* [Problem to solve] Look for the word "after" in the data below, and copy every line that holds it.
(Data for review Opens)
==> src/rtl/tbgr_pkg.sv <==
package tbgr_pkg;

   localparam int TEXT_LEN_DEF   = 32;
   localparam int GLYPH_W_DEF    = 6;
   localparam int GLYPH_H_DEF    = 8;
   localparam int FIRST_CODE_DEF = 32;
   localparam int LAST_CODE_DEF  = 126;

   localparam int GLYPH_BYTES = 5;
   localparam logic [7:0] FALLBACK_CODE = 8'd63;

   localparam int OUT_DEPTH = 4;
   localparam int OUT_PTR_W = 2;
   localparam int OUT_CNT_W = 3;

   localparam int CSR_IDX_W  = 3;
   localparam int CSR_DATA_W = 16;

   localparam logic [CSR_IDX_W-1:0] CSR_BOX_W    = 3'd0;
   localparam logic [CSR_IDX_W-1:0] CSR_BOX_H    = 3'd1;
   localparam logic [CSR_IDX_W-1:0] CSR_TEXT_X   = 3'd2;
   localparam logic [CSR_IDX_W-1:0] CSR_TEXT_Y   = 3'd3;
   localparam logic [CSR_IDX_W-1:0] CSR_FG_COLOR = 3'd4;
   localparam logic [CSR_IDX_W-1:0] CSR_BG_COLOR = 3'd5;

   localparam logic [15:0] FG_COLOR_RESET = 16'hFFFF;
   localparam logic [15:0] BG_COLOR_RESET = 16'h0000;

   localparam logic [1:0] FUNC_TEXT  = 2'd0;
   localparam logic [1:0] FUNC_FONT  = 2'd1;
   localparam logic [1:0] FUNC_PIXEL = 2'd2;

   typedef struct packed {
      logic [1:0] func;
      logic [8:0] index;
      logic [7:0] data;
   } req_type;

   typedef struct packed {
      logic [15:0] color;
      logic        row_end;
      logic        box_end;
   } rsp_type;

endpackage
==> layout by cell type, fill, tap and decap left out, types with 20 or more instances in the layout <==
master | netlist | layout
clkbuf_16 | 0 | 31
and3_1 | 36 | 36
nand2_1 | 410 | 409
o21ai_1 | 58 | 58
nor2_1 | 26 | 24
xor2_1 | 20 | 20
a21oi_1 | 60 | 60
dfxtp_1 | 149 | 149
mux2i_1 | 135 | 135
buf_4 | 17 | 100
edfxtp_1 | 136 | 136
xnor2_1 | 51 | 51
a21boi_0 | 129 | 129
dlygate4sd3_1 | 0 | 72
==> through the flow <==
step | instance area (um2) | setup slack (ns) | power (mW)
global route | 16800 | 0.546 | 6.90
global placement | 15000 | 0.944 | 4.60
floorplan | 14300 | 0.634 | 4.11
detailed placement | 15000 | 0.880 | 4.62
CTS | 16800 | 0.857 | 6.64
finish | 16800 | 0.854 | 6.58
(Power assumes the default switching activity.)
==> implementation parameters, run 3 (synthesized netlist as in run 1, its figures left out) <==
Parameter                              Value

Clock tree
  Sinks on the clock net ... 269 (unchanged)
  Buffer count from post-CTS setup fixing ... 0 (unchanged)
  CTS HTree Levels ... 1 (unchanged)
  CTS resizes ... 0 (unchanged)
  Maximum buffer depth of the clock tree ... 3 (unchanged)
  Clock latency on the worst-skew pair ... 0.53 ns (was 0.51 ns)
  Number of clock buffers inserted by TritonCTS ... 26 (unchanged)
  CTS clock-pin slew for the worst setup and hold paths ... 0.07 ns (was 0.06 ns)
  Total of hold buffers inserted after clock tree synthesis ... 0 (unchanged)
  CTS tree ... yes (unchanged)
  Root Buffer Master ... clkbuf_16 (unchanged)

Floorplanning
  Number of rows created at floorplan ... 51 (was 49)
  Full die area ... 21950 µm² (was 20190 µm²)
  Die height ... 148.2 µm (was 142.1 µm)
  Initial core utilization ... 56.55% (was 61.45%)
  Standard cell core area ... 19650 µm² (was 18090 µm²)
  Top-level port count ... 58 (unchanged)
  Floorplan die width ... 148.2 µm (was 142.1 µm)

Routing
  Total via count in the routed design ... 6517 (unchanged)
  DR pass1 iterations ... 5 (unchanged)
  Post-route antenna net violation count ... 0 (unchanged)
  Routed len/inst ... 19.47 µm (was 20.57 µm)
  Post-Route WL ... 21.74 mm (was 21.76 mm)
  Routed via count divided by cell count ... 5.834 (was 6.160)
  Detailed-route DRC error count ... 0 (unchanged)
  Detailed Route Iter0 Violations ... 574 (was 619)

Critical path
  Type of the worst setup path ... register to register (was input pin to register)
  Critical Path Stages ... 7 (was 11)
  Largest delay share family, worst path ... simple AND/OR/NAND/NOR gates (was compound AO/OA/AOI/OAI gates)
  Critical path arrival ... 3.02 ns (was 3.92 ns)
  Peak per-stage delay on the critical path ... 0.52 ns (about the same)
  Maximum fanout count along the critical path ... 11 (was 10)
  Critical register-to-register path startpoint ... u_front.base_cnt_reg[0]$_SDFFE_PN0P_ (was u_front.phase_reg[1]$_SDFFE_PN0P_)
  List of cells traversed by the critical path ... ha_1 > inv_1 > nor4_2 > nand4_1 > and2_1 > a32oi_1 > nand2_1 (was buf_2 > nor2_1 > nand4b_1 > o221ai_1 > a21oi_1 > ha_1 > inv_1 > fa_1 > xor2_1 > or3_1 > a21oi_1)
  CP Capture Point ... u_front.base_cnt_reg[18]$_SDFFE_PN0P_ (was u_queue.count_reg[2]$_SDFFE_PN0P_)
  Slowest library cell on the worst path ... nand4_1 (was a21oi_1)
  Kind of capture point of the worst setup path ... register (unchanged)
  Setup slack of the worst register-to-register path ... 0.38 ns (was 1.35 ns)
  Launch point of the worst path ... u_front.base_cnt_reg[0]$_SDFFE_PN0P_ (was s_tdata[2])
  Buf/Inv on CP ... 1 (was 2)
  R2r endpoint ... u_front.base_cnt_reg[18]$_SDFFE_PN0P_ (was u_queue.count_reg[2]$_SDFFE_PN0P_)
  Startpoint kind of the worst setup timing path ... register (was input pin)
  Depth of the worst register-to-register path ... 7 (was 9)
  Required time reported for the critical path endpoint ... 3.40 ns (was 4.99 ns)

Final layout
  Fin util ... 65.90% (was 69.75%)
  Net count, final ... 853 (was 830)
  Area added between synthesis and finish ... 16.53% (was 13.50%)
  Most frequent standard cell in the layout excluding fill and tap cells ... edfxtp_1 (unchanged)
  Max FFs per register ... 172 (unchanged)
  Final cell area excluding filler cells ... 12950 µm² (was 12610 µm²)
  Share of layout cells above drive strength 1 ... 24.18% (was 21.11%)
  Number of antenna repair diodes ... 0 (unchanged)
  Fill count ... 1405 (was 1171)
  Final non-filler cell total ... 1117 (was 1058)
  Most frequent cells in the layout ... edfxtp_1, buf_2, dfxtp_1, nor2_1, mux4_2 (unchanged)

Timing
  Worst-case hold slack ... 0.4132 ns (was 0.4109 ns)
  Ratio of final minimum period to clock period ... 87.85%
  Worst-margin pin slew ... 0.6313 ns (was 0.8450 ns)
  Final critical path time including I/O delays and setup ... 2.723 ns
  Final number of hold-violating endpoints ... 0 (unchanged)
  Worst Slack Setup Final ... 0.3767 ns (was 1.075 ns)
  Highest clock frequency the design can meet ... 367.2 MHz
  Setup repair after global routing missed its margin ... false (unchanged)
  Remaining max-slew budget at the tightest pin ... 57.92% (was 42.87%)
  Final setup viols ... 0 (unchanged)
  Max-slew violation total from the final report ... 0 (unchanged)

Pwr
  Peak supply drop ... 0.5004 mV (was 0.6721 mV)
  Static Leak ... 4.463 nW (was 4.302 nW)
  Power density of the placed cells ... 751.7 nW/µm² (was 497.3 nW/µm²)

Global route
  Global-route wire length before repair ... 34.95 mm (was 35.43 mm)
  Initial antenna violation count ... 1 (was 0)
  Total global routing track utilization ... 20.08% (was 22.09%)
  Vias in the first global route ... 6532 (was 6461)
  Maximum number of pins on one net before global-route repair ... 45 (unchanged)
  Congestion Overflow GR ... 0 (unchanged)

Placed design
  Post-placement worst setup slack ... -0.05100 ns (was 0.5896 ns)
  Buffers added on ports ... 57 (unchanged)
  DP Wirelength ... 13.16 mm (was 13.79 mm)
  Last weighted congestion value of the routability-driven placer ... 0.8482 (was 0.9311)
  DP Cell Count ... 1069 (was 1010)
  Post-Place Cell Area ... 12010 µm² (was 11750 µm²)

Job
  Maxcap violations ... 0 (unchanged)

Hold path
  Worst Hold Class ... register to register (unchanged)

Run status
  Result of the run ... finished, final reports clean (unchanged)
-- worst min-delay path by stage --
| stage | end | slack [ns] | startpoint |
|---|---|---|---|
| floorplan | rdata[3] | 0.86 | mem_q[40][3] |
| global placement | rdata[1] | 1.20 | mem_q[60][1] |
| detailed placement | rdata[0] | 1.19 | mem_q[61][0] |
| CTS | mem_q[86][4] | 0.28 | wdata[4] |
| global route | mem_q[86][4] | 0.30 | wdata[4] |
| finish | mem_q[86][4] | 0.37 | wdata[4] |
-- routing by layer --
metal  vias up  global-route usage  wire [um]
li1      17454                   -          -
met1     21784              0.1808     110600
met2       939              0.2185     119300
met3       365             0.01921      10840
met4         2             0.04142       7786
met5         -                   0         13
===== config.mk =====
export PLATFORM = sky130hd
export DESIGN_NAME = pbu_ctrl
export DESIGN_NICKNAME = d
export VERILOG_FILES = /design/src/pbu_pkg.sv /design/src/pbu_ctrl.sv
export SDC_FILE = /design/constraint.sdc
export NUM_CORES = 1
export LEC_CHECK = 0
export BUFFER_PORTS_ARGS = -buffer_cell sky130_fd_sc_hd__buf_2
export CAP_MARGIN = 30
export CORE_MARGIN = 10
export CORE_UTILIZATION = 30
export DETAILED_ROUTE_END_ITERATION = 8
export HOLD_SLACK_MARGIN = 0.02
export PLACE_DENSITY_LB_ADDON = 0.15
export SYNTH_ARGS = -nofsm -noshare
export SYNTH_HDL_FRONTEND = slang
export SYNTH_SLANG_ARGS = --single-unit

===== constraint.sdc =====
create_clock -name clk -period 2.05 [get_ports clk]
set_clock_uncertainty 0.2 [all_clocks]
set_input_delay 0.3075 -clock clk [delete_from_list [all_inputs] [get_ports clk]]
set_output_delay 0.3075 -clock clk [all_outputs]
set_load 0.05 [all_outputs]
(Data for review Closes)
* [Solution to the problem]
  Total of hold buffers inserted after clock tree synthesis ... 0 (unchanged)
  Setup repair after global routing missed its margin ... false (unchanged)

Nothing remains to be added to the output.